#### TASK DIRECTIONS:
Find every line of the records that has "fill" and return it.

#### EXTRACTED MATERIAL:
+--
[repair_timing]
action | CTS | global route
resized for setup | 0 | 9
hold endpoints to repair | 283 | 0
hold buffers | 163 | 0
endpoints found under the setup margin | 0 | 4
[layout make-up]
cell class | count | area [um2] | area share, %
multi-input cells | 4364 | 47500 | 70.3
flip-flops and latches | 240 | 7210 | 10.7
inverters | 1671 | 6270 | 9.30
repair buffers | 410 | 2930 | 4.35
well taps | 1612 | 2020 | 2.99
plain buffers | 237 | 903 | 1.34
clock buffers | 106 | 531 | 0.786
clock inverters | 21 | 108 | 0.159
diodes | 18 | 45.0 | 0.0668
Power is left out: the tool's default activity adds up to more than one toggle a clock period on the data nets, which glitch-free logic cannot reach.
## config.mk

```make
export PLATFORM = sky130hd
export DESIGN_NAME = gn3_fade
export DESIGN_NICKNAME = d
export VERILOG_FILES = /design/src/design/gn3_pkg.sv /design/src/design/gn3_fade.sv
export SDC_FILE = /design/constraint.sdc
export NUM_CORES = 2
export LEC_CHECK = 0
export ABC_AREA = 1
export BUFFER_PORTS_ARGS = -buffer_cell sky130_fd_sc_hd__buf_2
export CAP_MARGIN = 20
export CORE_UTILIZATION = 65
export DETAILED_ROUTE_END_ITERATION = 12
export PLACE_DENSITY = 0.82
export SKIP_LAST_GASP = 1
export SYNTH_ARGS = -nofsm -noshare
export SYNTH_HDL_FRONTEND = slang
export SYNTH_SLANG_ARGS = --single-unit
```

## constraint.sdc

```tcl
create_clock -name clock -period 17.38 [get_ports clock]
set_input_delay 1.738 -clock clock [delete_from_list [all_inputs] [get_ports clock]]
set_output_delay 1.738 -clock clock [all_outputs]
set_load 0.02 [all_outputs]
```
+--
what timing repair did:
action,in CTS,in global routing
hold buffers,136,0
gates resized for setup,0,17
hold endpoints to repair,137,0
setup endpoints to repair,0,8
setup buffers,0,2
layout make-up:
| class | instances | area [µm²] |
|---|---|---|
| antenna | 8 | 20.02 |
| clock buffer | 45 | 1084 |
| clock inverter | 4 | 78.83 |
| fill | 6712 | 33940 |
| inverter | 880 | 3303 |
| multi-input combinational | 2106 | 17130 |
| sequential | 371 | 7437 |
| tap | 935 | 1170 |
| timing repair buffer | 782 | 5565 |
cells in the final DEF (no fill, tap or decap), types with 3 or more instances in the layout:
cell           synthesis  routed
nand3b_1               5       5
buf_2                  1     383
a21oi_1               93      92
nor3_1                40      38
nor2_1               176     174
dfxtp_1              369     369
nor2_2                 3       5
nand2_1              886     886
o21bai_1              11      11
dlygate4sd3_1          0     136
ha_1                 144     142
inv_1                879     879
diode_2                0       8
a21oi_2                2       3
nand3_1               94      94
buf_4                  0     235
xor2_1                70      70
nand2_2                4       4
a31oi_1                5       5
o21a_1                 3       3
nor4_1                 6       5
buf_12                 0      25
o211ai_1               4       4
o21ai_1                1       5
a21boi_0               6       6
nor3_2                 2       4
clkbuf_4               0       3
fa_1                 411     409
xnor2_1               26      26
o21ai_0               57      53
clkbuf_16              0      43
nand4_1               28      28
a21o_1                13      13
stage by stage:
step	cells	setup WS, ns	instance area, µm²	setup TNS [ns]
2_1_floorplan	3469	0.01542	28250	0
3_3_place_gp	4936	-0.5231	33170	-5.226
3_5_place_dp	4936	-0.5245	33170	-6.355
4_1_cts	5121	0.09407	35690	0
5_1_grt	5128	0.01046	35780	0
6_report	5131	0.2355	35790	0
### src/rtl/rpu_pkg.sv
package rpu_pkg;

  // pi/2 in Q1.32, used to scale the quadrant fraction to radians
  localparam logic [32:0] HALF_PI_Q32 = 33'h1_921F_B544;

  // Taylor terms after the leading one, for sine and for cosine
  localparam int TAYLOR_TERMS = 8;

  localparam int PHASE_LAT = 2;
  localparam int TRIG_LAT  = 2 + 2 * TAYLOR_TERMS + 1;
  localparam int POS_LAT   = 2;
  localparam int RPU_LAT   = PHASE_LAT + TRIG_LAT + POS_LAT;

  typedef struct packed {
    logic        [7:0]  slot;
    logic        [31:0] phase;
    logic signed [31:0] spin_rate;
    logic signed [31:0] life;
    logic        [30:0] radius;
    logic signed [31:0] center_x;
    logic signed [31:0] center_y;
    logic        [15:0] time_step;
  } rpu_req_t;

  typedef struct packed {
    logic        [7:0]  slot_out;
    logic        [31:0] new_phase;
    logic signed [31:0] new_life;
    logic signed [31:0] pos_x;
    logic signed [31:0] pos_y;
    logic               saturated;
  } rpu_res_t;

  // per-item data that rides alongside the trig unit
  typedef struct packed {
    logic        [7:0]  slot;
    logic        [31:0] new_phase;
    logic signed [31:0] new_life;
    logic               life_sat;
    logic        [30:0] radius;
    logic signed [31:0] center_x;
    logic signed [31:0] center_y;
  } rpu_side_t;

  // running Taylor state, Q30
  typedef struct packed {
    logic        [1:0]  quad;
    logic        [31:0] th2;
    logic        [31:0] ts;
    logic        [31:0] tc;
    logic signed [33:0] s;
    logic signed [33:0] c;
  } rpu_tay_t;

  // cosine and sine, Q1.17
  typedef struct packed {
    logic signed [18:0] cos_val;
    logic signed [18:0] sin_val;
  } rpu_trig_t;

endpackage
+--
#### SOLUTION TO THIS TASK:
| fill | 6712 | 33940 |
cells in the final DEF (no fill, tap or decap), types with 3 or more instances in the layout:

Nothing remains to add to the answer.